ACTIVITY> Would you write the data out once more, exactly as it is?

Stored data
┌────────
==> src/rtl/mips_pkg.sv <==
// Shared fetch-side types: FSM state encoding, reset/IMEM defaults, NOP.
// Also a range-check helper used by the fetch sequencer.
package mips_pkg;

  typedef enum logic [2:0] {
    S_BOOT = 3'd0,
    S_REQ  = 3'd1,
    S_WAIT = 3'd2,
    S_DONE = 3'd3,
    S_ERR  = 3'd4
  } fetch_state_e;

  localparam logic [31:0] RESET_PC_DEF  = 32'h0000_3000;
  localparam logic [31:0] IMEM_BASE_DEF = 32'h0000_3000;
  localparam int unsigned IMEM_WORDS_DEF = 1024;
  localparam logic [31:0] NOP = 32'h0000_0000;

  // Unsigned check: base <= a < base + 4*words.
  function automatic logic in_imem(
    input logic [31:0] a,
    input logic [31:0] base,
    input int unsigned words
  );
    logic [31:0] lim;
    lim = base + (words << 2);
    return (a >= base) && (a < lim);
  endfunction

endpackage

==> src/rtl/fetch_unit.sv <==
// PC register + IMEM fetch sequencer (req/gnt/rvalid) feeding decode/NPC.
// Ports: clk, reset_n, npc, stall, imem_*, pc, instr, instr_valid, fetch_err.
// Option: FETCH_ALIGN_CHECK_EN traps a misaligned npc at retire.
module fetch_unit
  import mips_pkg::*;
#(
  parameter logic [31:0] RESET_PC   = RESET_PC_DEF,
  parameter logic [31:0] IMEM_BASE  = IMEM_BASE_DEF,
  parameter int unsigned IMEM_WORDS = IMEM_WORDS_DEF
) (
  input  logic        clk,
  input  logic        reset_n,
  input  logic [31:0] npc,
  input  logic        stall,
  output logic        imem_req,
  output logic [31:0] imem_addr,
  input  logic        imem_gnt,
  input  logic        imem_rvalid,
  input  logic [31:0] imem_rdata,
  output logic [31:0] pc,
  output logic [31:0] instr,
  output logic        instr_valid,
  output logic        fetch_err
);

  fetch_state_e state_q, state_d;
  logic [31:0]  pc_q, pc_d;
  logic [31:0]  instr_q, instr_d;
  logic         instr_valid_q, instr_valid_d;
  logic         imem_req_q, imem_req_d;
  logic         fetch_err_q, fetch_err_d;

  logic [31:0]  pc_ld;
  logic         retire;
  logic         pc_ok;

  assign pc_ld  = {npc[31:2], 2'b00};
  assign retire = instr_valid_q && !stall;
  assign pc_ok  = in_imem(pc_q, IMEM_BASE, IMEM_WORDS);

  always_comb begin
    state_d       = state_q;
    pc_d          = pc_q;
    instr_d       = instr_q;
    instr_valid_d = instr_valid_q;
    imem_req_d    = imem_req_q;
    fetch_err_d   = fetch_err_q;

    unique case (state_q)
      S_BOOT: begin
        // req is registered, so it is
        // raised on entry to S_REQ only
        // when that PC is fetchable.
        state_d    = S_REQ;
        imem_req_d = pc_ok;
      end

      S_REQ: begin
        if (!pc_ok) begin
          imem_req_d  = 1'b0;
          fetch_err_d = 1'b1;
          instr_d     = NOP;
          state_d     = S_ERR;
        end else if (imem_gnt) begin
          imem_req_d = 1'b0;
          if (imem_rvalid) begin
            instr_d       = imem_rdata;
            instr_valid_d = 1'b1;
            state_d       = S_DONE;
          end else begin
            state_d = S_WAIT;
          end
        end
      end

      S_WAIT: begin
        imem_req_d = 1'b0;
        if (imem_rvalid) begin
          instr_d       = imem_rdata;
          instr_valid_d = 1'b1;
          state_d       = S_DONE;
        end
      end

      S_DONE: begin
        if (retire) begin
`ifdef FETCH_ALIGN_CHECK_EN
          if (npc[1:0] != 2'b00) begin
            fetch_err_d   = 1'b1;
            instr_valid_d = 1'b0;
            instr_d       = NOP;
            imem_req_d    = 1'b0;
            state_d       = S_ERR;
          end else begin
            pc_d          = pc_ld;
            instr_valid_d = 1'b0;
            imem_req_d    = in_imem(pc_ld, IMEM_BASE, IMEM_WORDS);
            state_d       = S_REQ;
          end
`else
          pc_d          = pc_ld;
          instr_valid_d = 1'b0;
          imem_req_d    = in_imem(pc_ld, IMEM_BASE, IMEM_WORDS);
          state_d       = S_REQ;
`endif
        end
      end

      S_ERR: begin
        imem_req_d    = 1'b0;
        instr_valid_d = 1'b0;
      end

      default: begin
        state_d       = S_ERR;
        fetch_err_d   = 1'b1;
        imem_req_d    = 1'b0;
        instr_valid_d = 1'b0;
      end
    endcase
  end

  always_ff @(posedge clk or negedge reset_n) begin
    if (!reset_n) begin
      state_q       <= S_BOOT;
      pc_q          <= RESET_PC;
      instr_q       <= NOP;
      instr_valid_q <= 1'b0;
      imem_req_q    <= 1'b0;
      fetch_err_q   <= 1'b0;
    end else begin
      state_q       <= state_d;
      pc_q          <= pc_d;
      instr_q       <= instr_d;
      instr_valid_q <= instr_valid_d;
      imem_req_q    <= imem_req_d;
      fetch_err_q   <= fetch_err_d;
    end
  end

  assign imem_req    = imem_req_q;
  assign imem_addr   = pc_q;
  assign pc          = pc_q;
  assign instr       = instr_q;
  assign instr_valid = instr_valid_q;
  assign fetch_err   = fetch_err_q;

endmodule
└────────
ANSWER SECTION>
==> src/rtl/mips_pkg.sv <==
// Shared fetch-side types: FSM state encoding, reset/IMEM defaults, NOP.
// Also a range-check helper used by the fetch sequencer.
package mips_pkg;

  typedef enum logic [2:0] {
    S_BOOT = 3'd0,
    S_REQ  = 3'd1,
    S_WAIT = 3'd2,
    S_DONE = 3'd3,
    S_ERR  = 3'd4
  } fetch_state_e;

  localparam logic [31:0] RESET_PC_DEF  = 32'h0000_3000;
  localparam logic [31:0] IMEM_BASE_DEF = 32'h0000_3000;
  localparam int unsigned IMEM_WORDS_DEF = 1024;
  localparam logic [31:0] NOP = 32'h0000_0000;

  // Unsigned check: base <= a < base + 4*words.
  function automatic logic in_imem(
    input logic [31:0] a,
    input logic [31:0] base,
    input int unsigned words
  );
    logic [31:0] lim;
    lim = base + (words << 2);
    return (a >= base) && (a < lim);
  endfunction

endpackage

==> src/rtl/fetch_unit.sv <==
// PC register + IMEM fetch sequencer (req/gnt/rvalid) feeding decode/NPC.
// Ports: clk, reset_n, npc, stall, imem_*, pc, instr, instr_valid, fetch_err.
// Option: FETCH_ALIGN_CHECK_EN traps a misaligned npc at retire.
module fetch_unit
  import mips_pkg::*;
#(
  parameter logic [31:0] RESET_PC   = RESET_PC_DEF,
  parameter logic [31:0] IMEM_BASE  = IMEM_BASE_DEF,
  parameter int unsigned IMEM_WORDS = IMEM_WORDS_DEF
) (
  input  logic        clk,
  input  logic        reset_n,
  input  logic [31:0] npc,
  input  logic        stall,
  output logic        imem_req,
  output logic [31:0] imem_addr,
  input  logic        imem_gnt,
  input  logic        imem_rvalid,
  input  logic [31:0] imem_rdata,
  output logic [31:0] pc,
  output logic [31:0] instr,
  output logic        instr_valid,
  output logic        fetch_err
);

  fetch_state_e state_q, state_d;
  logic [31:0]  pc_q, pc_d;
  logic [31:0]  instr_q, instr_d;
  logic         instr_valid_q, instr_valid_d;
  logic         imem_req_q, imem_req_d;
  logic         fetch_err_q, fetch_err_d;

  logic [31:0]  pc_ld;
  logic         retire;
  logic         pc_ok;

  assign pc_ld  = {npc[31:2], 2'b00};
  assign retire = instr_valid_q && !stall;
  assign pc_ok  = in_imem(pc_q, IMEM_BASE, IMEM_WORDS);

  always_comb begin
    state_d       = state_q;
    pc_d          = pc_q;
    instr_d       = instr_q;
    instr_valid_d = instr_valid_q;
    imem_req_d    = imem_req_q;
    fetch_err_d   = fetch_err_q;

    unique case (state_q)
      S_BOOT: begin
        // req is registered, so it is
        // raised on entry to S_REQ only
        // when that PC is fetchable.
        state_d    = S_REQ;
        imem_req_d = pc_ok;
      end

      S_REQ: begin
        if (!pc_ok) begin
          imem_req_d  = 1'b0;
          fetch_err_d = 1'b1;
          instr_d     = NOP;
          state_d     = S_ERR;
        end else if (imem_gnt) begin
          imem_req_d = 1'b0;
          if (imem_rvalid) begin
            instr_d       = imem_rdata;
            instr_valid_d = 1'b1;
            state_d       = S_DONE;
          end else begin
            state_d = S_WAIT;
          end
        end
      end

      S_WAIT: begin
        imem_req_d = 1'b0;
        if (imem_rvalid) begin
          instr_d       = imem_rdata;
          instr_valid_d = 1'b1;
          state_d       = S_DONE;
        end
      end

      S_DONE: begin
        if (retire) begin
`ifdef FETCH_ALIGN_CHECK_EN
          if (npc[1:0] != 2'b00) begin
            fetch_err_d   = 1'b1;
            instr_valid_d = 1'b0;
            instr_d       = NOP;
            imem_req_d    = 1'b0;
            state_d       = S_ERR;
          end else begin
            pc_d          = pc_ld;
            instr_valid_d = 1'b0;
            imem_req_d    = in_imem(pc_ld, IMEM_BASE, IMEM_WORDS);
            state_d       = S_REQ;
          end
`else
          pc_d          = pc_ld;
          instr_valid_d = 1'b0;
          imem_req_d    = in_imem(pc_ld, IMEM_BASE, IMEM_WORDS);
          state_d       = S_REQ;
`endif
        end
      end

      S_ERR: begin
        imem_req_d    = 1'b0;
        instr_valid_d = 1'b0;
      end

      default: begin
        state_d       = S_ERR;
        fetch_err_d   = 1'b1;
        imem_req_d    = 1'b0;
        instr_valid_d = 1'b0;
      end
    endcase
  end

  always_ff @(posedge clk or negedge reset_n) begin
    if (!reset_n) begin
      state_q       <= S_BOOT;
      pc_q          <= RESET_PC;
      instr_q       <= NOP;
      instr_valid_q <= 1'b0;
      imem_req_q    <= 1'b0;
      fetch_err_q   <= 1'b0;
    end else begin
      state_q       <= state_d;
      pc_q          <= pc_d;
      instr_q       <= instr_d;
      instr_valid_q <= instr_valid_d;
      imem_req_q    <= imem_req_d;
      fetch_err_q   <= fetch_err_d;
    end
  end

  assign imem_req    = imem_req_q;
  assign imem_addr   = pc_q;
  assign pc          = pc_q;
  assign instr       = instr_q;
  assign instr_valid = instr_valid_q;
  assign fetch_err   = fetch_err_q;

endmodule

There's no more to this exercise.